As the files are read, they are filtered by using a lastRead
timestamp and filtering on the objects’ lastModified
date. Only objects after the lastRead
timestamp are then passed on to be read into a dataframe. The filter operation occurs on a List
, which means in Scala, that doing things in parallel means just adding .par
.
This data set happens to be JSON, so we’re able to easily convert the JSON into a dataframe for writing later. The code below shows all of this in action.
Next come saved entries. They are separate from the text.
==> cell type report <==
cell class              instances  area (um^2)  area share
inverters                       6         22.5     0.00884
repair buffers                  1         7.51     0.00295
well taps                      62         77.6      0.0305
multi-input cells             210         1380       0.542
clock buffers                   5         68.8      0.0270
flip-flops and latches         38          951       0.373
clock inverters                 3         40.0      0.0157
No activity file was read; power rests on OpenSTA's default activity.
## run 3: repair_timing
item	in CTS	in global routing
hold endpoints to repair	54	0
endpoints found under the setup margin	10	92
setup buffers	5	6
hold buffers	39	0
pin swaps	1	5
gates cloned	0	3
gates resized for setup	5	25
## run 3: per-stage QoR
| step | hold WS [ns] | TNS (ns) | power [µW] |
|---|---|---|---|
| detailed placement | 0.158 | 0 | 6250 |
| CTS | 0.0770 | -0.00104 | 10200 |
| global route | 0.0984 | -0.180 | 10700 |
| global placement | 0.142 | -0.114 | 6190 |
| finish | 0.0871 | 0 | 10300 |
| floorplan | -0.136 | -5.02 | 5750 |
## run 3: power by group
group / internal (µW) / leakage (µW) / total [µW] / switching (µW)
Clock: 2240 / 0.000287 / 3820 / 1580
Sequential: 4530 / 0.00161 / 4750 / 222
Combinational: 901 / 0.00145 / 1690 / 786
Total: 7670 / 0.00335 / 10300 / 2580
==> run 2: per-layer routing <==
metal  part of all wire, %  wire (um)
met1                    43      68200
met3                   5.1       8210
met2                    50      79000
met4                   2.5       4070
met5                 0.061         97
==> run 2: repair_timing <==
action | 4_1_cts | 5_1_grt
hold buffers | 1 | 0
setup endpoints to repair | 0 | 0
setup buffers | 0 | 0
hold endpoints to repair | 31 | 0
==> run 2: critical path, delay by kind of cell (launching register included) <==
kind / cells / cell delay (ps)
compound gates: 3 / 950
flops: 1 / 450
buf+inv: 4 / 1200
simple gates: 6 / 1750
==> config.mk <==
export PLATFORM = sky130hd
export DESIGN_NAME = phy_reset_ctrl
export DESIGN_NICKNAME = d
export VERILOG_FILES = /design/src/ulpi_pkg.sv /design/src/phy_reset_ctrl.sv
export SDC_FILE = /design/constraint.sdc
export NUM_CORES = 1
export LEC_CHECK = 0
export ABC_AREA = 1
export BUFFER_PORTS_ARGS = -buffer_cell sky130_fd_sc_hd__buf_2
export CAP_MARGIN = 25
export CORE_MARGIN = 2
export CORE_UTILIZATION = 40
export CTS_BUF_LIST = sky130_fd_sc_hd__clkbuf_8
export DETAILED_ROUTE_END_ITERATION = 16
export GPL_TIMING_DRIVEN = 1
export PLACE_DENSITY = 0.56
export SETUP_SLACK_MARGIN = 0.05
export SLEW_MARGIN = 25
export SYNTH_ARGS = -nofsm -noshare
export SYNTH_HDL_FRONTEND = slang
export SYNTH_SLANG_ARGS = --single-unit
export TNS_END_PERCENT = 10
==> constraint.sdc <==
create_clock -name CLKOUT -period 1.8 [get_ports CLKOUT]
set_clock_uncertainty 0.1 [all_clocks]
set_input_delay 0.27 -clock CLKOUT [delete_from_list [all_inputs] [get_ports CLKOUT]]
set_output_delay 0.27 -clock CLKOUT [all_outputs]
set_load 0.02 [all_outputs]
--- src/ulpi_pkg.sv ---
// Fixed enumeration script for one device with no CRC checks and at most 64 steps
package ulpi_pkg;

	localparam int DATA_W = 8; // ULPI data bus width

	typedef logic [DATA_W-1:0] ulpi_byte_t;

	// PHY reset hold time in CLKOUT cycles
	localparam logic [31:0] PHY_RESET_CYCLES = 32'd1000000;

	// Link idle byte, also driven with STP
	localparam ulpi_byte_t TXCMD_NOOP = 8'h00;

	// Register write TXCMDs are 10 followed by the 6 bit address
	localparam ulpi_byte_t REG_WRITE_OTG_CTRL  = 8'h8A; // OTG_CTRL at 0x0A
	localparam ulpi_byte_t REG_WRITE_FUNC_CTRL = 8'h84; // FUNC_CTRL at 0x04

	// Transmit TXCMD 0100 with the ACK PID nibble
	localparam ulpi_byte_t TXCMD_ACK = 8'h42;

	typedef enum logic [1:0] {
		STEP_TX,    // Offer value on the transmit channel
		STEP_MATCH, // Wait for a received byte equal to value
		STEP_SKIP,  // Drop value received bytes
		STEP_END    // Script done
	} step_kind_e;

	typedef struct packed {
		step_kind_e kind;
		ulpi_byte_t value; // Byte to send or match, or skip count
		logic       last;  // Last byte of a transmit transfer
	} script_step_t;

	localparam int SCRIPT_LEN = 48;

	typedef logic [5:0] script_idx_t;

	localparam script_step_t ENUM_SCRIPT [SCRIPT_LEN] = '{
		// OTG off, peripheral mode
		'{STEP_TX, REG_WRITE_OTG_CTRL, 1'b0},
		'{STEP_TX, 8'h00, 1'b1},
		// Full speed, normal operation
		'{STEP_TX, REG_WRITE_FUNC_CTRL, 1'b0},
		'{STEP_TX, 8'h45, 1'b1},
		// DATA0 setup, GET_DESCRIPTOR for the device descriptor
		'{STEP_MATCH, 8'hC3, 1'b0},
		'{STEP_MATCH, 8'h80, 1'b0},
		'{STEP_MATCH, 8'h06, 1'b0},
		'{STEP_MATCH, 8'h00, 1'b0},
		'{STEP_MATCH, 8'h01, 1'b0},
		'{STEP_MATCH, 8'h00, 1'b0},
		'{STEP_MATCH, 8'h00, 1'b0},
		'{STEP_MATCH, 8'h40, 1'b0},
		'{STEP_MATCH, 8'h00, 1'b0},
		'{STEP_SKIP, 8'd2, 1'b0}, // CRC16
		'{STEP_TX, TXCMD_ACK, 1'b1},
		// IN token
		'{STEP_MATCH, 8'h69, 1'b0},
		'{STEP_MATCH, 8'h00, 1'b0},
		'{STEP_MATCH, 8'h10, 1'b0},
		// DATA1 with the first 8 descriptor bytes
		'{STEP_TX, 8'h4B, 1'b0},
		'{STEP_TX, 8'h12, 1'b0}, // bLength
		'{STEP_TX, 8'h01, 1'b0}, // bDescriptorType
		'{STEP_TX, 8'h00, 1'b0},
		'{STEP_TX, 8'h02, 1'b0}, // USB 2.0
		'{STEP_TX, 8'hFF, 1'b0},
		'{STEP_TX, 8'hFF, 1'b0},
		'{STEP_TX, 8'hFF, 1'b0},
		'{STEP_TX, 8'h08, 1'b0}, // bMaxPacketSize0
		'{STEP_TX, 8'h16, 1'b0}, // CRC16, low byte first
		'{STEP_TX, 8'h33, 1'b1},
		// OUT token, then zero length DATA1 status
		'{STEP_MATCH, 8'hE1, 1'b0},
		'{STEP_MATCH, 8'h00, 1'b0},
		'{STEP_MATCH, 8'h10, 1'b0},
		'{STEP_MATCH, 8'h4B, 1'b0},
		'{STEP_MATCH, 8'h00, 1'b0},
		'{STEP_MATCH, 8'h00, 1'b0},
		'{STEP_TX, TXCMD_ACK, 1'b1},
		// Second setup, SET_ADDRESS 3
		'{STEP_MATCH, 8'hC3, 1'b0},
		'{STEP_MATCH, 8'h00, 1'b0},
		'{STEP_MATCH, 8'h05, 1'b0},
		'{STEP_MATCH, 8'h03, 1'b0},
		'{STEP_MATCH, 8'h00, 1'b0},
		'{STEP_MATCH, 8'h00, 1'b0},
		'{STEP_MATCH, 8'h00, 1'b0},
		'{STEP_MATCH, 8'h00, 1'b0},
		'{STEP_MATCH, 8'h00, 1'b0},
		'{STEP_SKIP, 8'd2, 1'b0}, // CRC16
		'{STEP_TX, TXCMD_ACK, 1'b1},
		'{STEP_END, 8'h00, 1'b0}
	};

endpackage

--- src/ulpi_tx_if.sv ---
// A byte moves only on an edge with valid and ready high and the source must hold its values until then
interface ulpi_tx_if ();

	logic                 valid;   // Byte offered
	logic                 ready;   // Engine takes it this edge
	ulpi_pkg::ulpi_byte_t tx_byte;
	logic                 last;    // Closes the transfer with STP

	// Script side
	modport source (
		output valid,
		output tx_byte,
		output last,
		input  ready
	);

	// Bus side
	modport sink (
		input  valid,
		input  tx_byte,
		input  last,
		output ready
	);

endinterface

--- src/enum_sequencer.sv ---
// Runs the package script once per reset and a byte that does not match is dropped without leaving the step
module enum_sequencer (
	input  logic                 CLKOUT,
	input  logic                 reset,
	input  logic                 phy_ready,
	input  logic                 rx_valid,
	input  ulpi_pkg::ulpi_byte_t rx_byte,
	ulpi_tx_if.source            tx,
	output logic                 seq_done
);

	ulpi_pkg::script_idx_t  step_idx;   // Current script step
	ulpi_pkg::script_step_t cur_step;
	ulpi_pkg::ulpi_byte_t   skip_count; // Bytes dropped in a skip step
	logic                   running;

	assign cur_step = ulpi_pkg::ENUM_SCRIPT[step_idx];

	// Transmit steps offer their byte directly
	assign tx.valid   = running && (cur_step.kind == ulpi_pkg::STEP_TX);
	assign tx.tx_byte = cur_step.value;
	assign tx.last    = cur_step.last;

	always_ff @(posedge CLKOUT)
	begin
		if (!reset)
		begin
			running    <= 1'b0;
			step_idx   <= '0;
			skip_count <= '0;
			seq_done   <= 1'b0;
		end
		else if (!running)
		begin
			// Script begins the cycle after phy_ready
			if (phy_ready)
				running <= 1'b1;
		end
		else
		begin
			case (cur_step.kind)
				ulpi_pkg::STEP_MATCH:
				begin
					if (rx_valid && (rx_byte == cur_step.value))
						step_idx <= step_idx + 1'b1;
				end
				ulpi_pkg::STEP_SKIP:
				begin
					if (rx_valid)
					begin
						// Count held in the value field
						if (skip_count == cur_step.value - 8'd1)
						begin
							skip_count <= '0;
							step_idx   <= step_idx + 1'b1;
						end
						else
						begin
							skip_count <= skip_count + 8'd1;
						end
					end
				end
				ulpi_pkg::STEP_TX:
				begin
					if (tx.valid && tx.ready)
						step_idx <= step_idx + 1'b1;
				end
				ulpi_pkg::STEP_END:
				begin
					seq_done <= 1'b1; // Pointer parks here
				end
				default:
				begin
					seq_done <= 1'b1;
				end
			endcase
		end
	end

endmodule

--- src/flat_wrapper.sv ---
// flat-port wrapper written by rule: the top's interface ports become plain ports
module enum_sequencer_flat 
  (CLKOUT, reset, phy_ready, rx_valid, rx_byte, seq_done, tx_valid, tx_tx_byte, tx_last, tx_ready);
  ulpi_tx_if tx_i ();
  input  logic CLKOUT;
  input  logic reset;
  input  logic phy_ready;
  input  logic rx_valid;
  input  ulpi_pkg::ulpi_byte_t rx_byte;
  output logic seq_done;
  output wire logic [$bits(tx_i.valid)-1:0] tx_valid;
  output wire logic [$bits(tx_i.tx_byte)-1:0] tx_tx_byte;
  output wire logic [$bits(tx_i.last)-1:0] tx_last;
  input wire logic [$bits(tx_i.ready)-1:0] tx_ready;
  assign tx_valid = tx_i.valid;
  assign tx_tx_byte = tx_i.tx_byte;
  assign tx_last = tx_i.last;
  assign tx_i.ready = tx_ready;
  enum_sequencer u_core (.CLKOUT(CLKOUT), .reset(reset), .phy_ready(phy_ready), .rx_valid(rx_valid), .rx_byte(rx_byte), .tx(tx_i), .seq_done(seq_done));
endmodule
--- config.mk ---
export PLATFORM = sky130hd
export DESIGN_NAME = enum_sequencer_flat
export DESIGN_NICKNAME = d
export VERILOG_FILES = /design/src/ulpi_pkg.sv /design/src/ulpi_tx_if.sv /design/src/enum_sequencer.sv /design/src/flat_wrapper.sv
export SDC_FILE = /design/constraint.sdc
export NUM_CORES = 1
export LEC_CHECK = 0
export ABC_CLOCK_PERIOD_IN_PS = 3600
export BUFFER_PORTS_ARGS = -buffer_cell sky130_fd_sc_hd__buf_2
export CAP_MARGIN = 30
export CORE_MARGIN = 1.5
export CORE_UTILIZATION = 53
export DETAILED_ROUTE_END_ITERATION = 12
export HOLD_SLACK_MARGIN = 0.06
export MAX_ROUTING_LAYER = met4
export PLACE_DENSITY = 0.78
export SLEW_MARGIN = 10
export SYNTH_ARGS = -nofsm -noshare
export SYNTH_HDL_FRONTEND = slang
export SYNTH_SLANG_ARGS = --single-unit
--- constraint.sdc ---
create_clock -name CLKOUT -period 3.6 [get_ports CLKOUT]
set_clock_uncertainty 0.05 [all_clocks]
set_input_delay 0.72 -clock CLKOUT [delete_from_list [all_inputs] [get_ports CLKOUT]]
set_output_delay 0.72 -clock CLKOUT [all_outputs]
set_load 0.01 [all_outputs]
==> impl_metrics.yaml <==
worst_setup_path:
  crit_start: "u_core.step_idx[0]"
  worstPathArrival_ps: 3710
  r2r-end: "u_core.step_idx[5]"
  reg2regPathDepth: 11
  endpoint_kind: "register"
  critical_path.max_fanout: 10
  start_kind: "register"
  worstSetupPathType: "reg2reg"
  reg2reg_slack_ps: 50
  worstPathRequired_ps: 3770
  worstReg2RegStart: "u_core.step_idx[0]"
  endpoint: "u_core.step_idx[5]"
placement:
  gp_congestion: 1.06
  io_buffer_count: 23
  dp_slack_ps: 83.3
  dp_hpwl_um: 3730
sta:
  slew_headroom: 0.384
  fmax_ghz: 0.282
  finalCriticalPeriod_ps: 3550
  worst_pin_slew_ps: 919
  setup_tns_ps: 0
  final-max-slew-violation-count: 0
  post-route-period-util: 0.985
  layout_setup_ws_ps: 54.6
  setup_viol_count_final: 0
  hold_viol_final: 0
grt:
  grt_max_degree: 19
  grt_pass1_vias: 1714
  grt_pass1_wl_um: 8290
  grt_overflow: 0
  grtUsageTotal: 0.266
  antenna_found_initial: 0
clock_tree:
  numCtsBuffers: 3
  clkTransAtPathRegs_ps: 100
  cts.sink_count: 16
  htree_levels: 1
  cts_tree: "yes"
  cts_max_path_buffers: 2
  root_buffer: "clkbuf_4"
  hold_buffers: 0
  clk-insertion-delay-late_ps: 290
synth:
  syn_area_mm2: 0.00190
  synthArstFlopShare: 0
  ys_ff_latch: 16
  yosysSeqAreaShare: 0.168
  ys_types: 56
  syn_area_per_cell_um2: 7.71
  yosysWarnings: 0
  syn_nets: 272
  synth_edf_count: 0
  ys.flop_type: "dfxtp_1"
  syn_inst: 247
final_layout:
  final_util: 0.692
  num_antenna_cells: 0
  fillCellCount: 257
  finalNetCount: 310
  final_layout_size_suffix_gt1_frac: 0.303
  syn2layout_area_growth_pct: 23.1
route:
  final_antenna_net_count: 0
  num_vias: 1983
  routed_via_density: 6.01
  firstDrtPassIters: 5
  drt_iter0_drc: 210
  wl_um: 5160
  wl_per_cell_um: 15.6
  drc: 0
run:
  maxCapViolCount: 0
die:
  start_util: 0.562
  die_area_mm2: 0.00396
  io_pins: 24
  die-width_um: 62.9
  dieHeight_um: 62.9
  core_mm2: 0.00339
  placementRows: 21
power:
  power_w: 0.000412
  p_per_area_mw_per_mm2: 176
  peakVddDrop_v: 0.000219
  power.leakage_nw: 0.898
status:
  status: "finished clean"
min_path:
  hold_class: "reg2reg"
## metal layers
| metal | part of all wire | track usage | vias up |
|---|---|---|---|
| li1 | - | - | 972 |
| met1 | 0.45 | 0.383 | 898 |
| met2 | 0.46 | 0.399 | 109 |
| met3 | 0.090 | 0.0198 | 4 |
| met4 | 0.0058 | 0.0722 | 0 |
| met5 | 0 | - | - |
## registers in the layout (all words and copies together), names as in the netlist
| register | cells |
|---|---|
| u_core.seq_done | 1 |
| u_core.running | 1 |
| u_core.step_idx | 6 |
| u_core.skip_count | 8 |
## synthesized netlist by cell type (2+ instances only)
library cell  number  area share
a311oi_1           2      0.0092
nand2_1           22       0.043
nand4_1            7       0.023
o21a_1             4       0.016
a2111oi_2          2       0.016
o211ai_1           8       0.032
or4_1              2      0.0079
nor3b_1            4       0.016
buf_2              6       0.016
inv_1             10       0.020
o21ai_0            6       0.016
nand3b_1           2      0.0079
and3_1             2      0.0066
o21ai_1            2      0.0053
nor2_1            20       0.039
nor2b_1            8       0.026
ha_1              12       0.079
xor2_1            11       0.051
buf_6              3       0.018
a211oi_1           3       0.012
nor4_1             5       0.016
dfxtp_1           16        0.17
nand3_1           11       0.029
mux2i_1            7       0.037
a21oi_1            6       0.016
a21boi_0           4       0.016
xnor2_1            9       0.041
a31oi_1            5       0.016
nand2b_1          10       0.033
nor3_1             4       0.011
or3_4              2       0.012
clkbuf_1           5      0.0099
and2_1             4       0.013
## final cells by class
cell class,instances,area (um^2),area share
Tap cell,46,57.6,0.0245
Clock buffer,4,36.3,0.0155
Timing Repair Buffer,48,303,0.129
Inverter,11,43.8,0.0187
Sequential cell,16,327,0.139
Multi-Input combinational cell,205,1580,0.673
## through the flow
stage / hold WS [ps] / cell area (um^2) / instances
4_1_cts: 455 / 2180 / 324
3_5_place_dp: 432 / 2140 / 320
3_3_place_gp: 427 / 2140 / 320
5_1_grt: 485 / 2340 / 330
2_1_floorplan: 434 / 1920 / 247
6_report: 455 / 2340 / 330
Recording Previously Read Files
Keeping with the manifest file idea, we write out the timestamp before the call to the above copyObjectsIntoDataframe
to a file in S3 and read that file back to be used for filtering. We create that timestamp to be written before the function because we want to get all the new files without missing any. An edge case exists where we could read in the same file twice, but that’s handled down stream and therefore not an issue.
Result
The result was that the S3DistCP job went from ~40 minutes to ~1 minute. A 40X improvement.
Summary
S3DistCP is a fantastic tool for copying data from point A to point B and we still use S3DistCP. But any time there’s a need to keep track of files, we try to avoid the use of a manifest file as it’s shown to have performance issues at scale (scale in this case, being time passed).
In both of the above cases, it seems that we were able to get a ~40X improvement in performance by writing our own processes. The 40X seems to be consistent because that’s when the team starts to notice that clusters are starting to run too long and our monitoring starts alerting every time the process runs.
If you’re planning on using S3DistCP with a manifest for long periods of time or for many files, I’d advice rolling your own or using the --copyFromManifest
, which only copies the files specified.